One reason is that you need to give it to health care workers first because they will keep the healthcare system going. Another is that you need to give it to them first because they face more risk and they should get rewarded for having done and continuing to do that -- their bravery ought to be rewarded and their risk reduced.
A subset of hospitals and institutions in high risk areas will [go first] and that will be it for a significant period of time.
Both of these arguments for health care worker priority are not completely convincing. Food and power and vaccine manufacturing are arguably as important as health care, but workers in those areas don't get priority attention in most guidelines. And many Americans face risks from COVID comparable to health care workers, especially those who are not on the front lines in ERs and ICUs. Prisoners, military personnel who work on warships, the elderly, nursing home residents, and poor minorities are disproportionately affected by COVID. However, none of them are going first, nor is it clear how to weigh their claims in competing against one another for a scarce vaccine.
But, there's something else that's interesting in deciding who goes first. When people all agree, as they almost always do, that it's health care workers who must go first, a huge problem remains. What is the definition of who's a healthcare worker?
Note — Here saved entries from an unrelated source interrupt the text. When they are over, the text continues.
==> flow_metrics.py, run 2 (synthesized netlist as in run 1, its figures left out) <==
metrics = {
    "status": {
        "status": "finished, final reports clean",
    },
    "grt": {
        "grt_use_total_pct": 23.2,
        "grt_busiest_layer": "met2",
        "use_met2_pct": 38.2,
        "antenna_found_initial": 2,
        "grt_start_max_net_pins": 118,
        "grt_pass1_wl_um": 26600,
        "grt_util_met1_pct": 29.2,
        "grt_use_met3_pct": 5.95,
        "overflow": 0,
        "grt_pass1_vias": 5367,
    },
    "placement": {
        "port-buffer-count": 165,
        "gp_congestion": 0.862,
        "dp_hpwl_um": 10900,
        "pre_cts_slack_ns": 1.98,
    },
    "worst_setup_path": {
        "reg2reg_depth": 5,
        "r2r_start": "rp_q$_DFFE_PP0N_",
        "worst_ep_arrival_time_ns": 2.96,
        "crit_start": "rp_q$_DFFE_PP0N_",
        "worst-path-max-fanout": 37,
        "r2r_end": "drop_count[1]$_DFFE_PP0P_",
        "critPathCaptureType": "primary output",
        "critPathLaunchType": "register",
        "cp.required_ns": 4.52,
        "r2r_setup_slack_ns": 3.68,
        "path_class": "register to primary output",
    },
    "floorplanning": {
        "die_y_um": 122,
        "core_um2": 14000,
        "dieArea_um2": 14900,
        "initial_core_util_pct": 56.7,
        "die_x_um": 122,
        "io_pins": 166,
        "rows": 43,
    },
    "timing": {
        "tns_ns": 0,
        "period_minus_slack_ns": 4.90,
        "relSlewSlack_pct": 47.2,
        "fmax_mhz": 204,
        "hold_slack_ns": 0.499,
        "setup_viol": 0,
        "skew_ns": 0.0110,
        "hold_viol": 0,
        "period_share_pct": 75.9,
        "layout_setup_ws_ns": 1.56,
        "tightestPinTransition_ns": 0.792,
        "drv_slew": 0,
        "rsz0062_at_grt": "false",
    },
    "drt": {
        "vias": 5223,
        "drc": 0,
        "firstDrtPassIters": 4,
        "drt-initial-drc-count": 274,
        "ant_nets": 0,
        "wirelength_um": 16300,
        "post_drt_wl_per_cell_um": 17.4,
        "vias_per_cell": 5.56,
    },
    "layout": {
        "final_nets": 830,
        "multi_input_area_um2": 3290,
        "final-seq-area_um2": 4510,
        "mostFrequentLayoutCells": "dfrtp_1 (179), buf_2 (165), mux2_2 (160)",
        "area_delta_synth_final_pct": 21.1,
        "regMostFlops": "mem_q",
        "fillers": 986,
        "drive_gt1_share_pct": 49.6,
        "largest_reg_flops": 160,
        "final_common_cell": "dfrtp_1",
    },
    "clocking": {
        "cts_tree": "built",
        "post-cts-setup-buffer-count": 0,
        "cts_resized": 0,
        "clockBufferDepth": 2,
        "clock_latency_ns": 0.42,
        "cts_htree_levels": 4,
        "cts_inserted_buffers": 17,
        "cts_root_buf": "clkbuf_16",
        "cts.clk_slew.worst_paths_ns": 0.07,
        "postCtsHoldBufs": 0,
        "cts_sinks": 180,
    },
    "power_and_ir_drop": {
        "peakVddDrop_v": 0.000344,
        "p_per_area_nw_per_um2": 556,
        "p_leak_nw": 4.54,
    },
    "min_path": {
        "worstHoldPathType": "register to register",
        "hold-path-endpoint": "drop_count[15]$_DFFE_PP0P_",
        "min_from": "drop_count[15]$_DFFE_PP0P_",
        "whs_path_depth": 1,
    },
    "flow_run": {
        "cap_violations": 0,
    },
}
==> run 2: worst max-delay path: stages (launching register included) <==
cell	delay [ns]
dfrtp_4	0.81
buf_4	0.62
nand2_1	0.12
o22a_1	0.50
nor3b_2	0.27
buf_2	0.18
You could easily get millions and millions of people designated as healthcare workers who would have a claim to go first.
We normally think that health care worker means doctors and nurses. But, if we go beyond those who work in ERs and ICUs, the number is big. And we must, because no ER or ICU can run without huge numbers of supporting individuals.
If you don't vaccinate lab technicians, people who clean the rooms, make food, transport patients, provide security, do the laundry, run the IT, students, volunteers and so on, you're not going to have a functioning hospital. If you don't include those working in nursing homes, home care and hospices along with those making and supplying vital equipment and bringing in patients via ambulances, police cars, and fire trucks, you don't have a functioning ICU, much less a health care system.
The total number involved could easily exceed tens of millions depending on how broadly the definition is set.
So, what is likely to happen is that health care workers will not go first. A subset of hospitals and institutions in high risk areas will and that will be it for a significant period of time. Health care institutions in hot spots, plus the supporting services they need will go first and then vaccine availability will slowly expand to other health care institutions and the essential workers needed to keep them functioning. Then consideration will also be given to how best to control the spread of the virus in selecting hot spots versus saving prisoners or the poor. And you can be sure, whatever the guidelines are, that the military and security folks will demand their share.
For many, many months if not a year or more, most people will not have to face a choice about vaccinating. The supply just won't be there for the general public. It is a small sample of high-risk health care workers including vaccine manufacturing employees and shippers, plus essential workers to keep hospitals and nursing homes going, who will be first in line. Odds are you and your family will still be wearing masks and social distancing well into next year.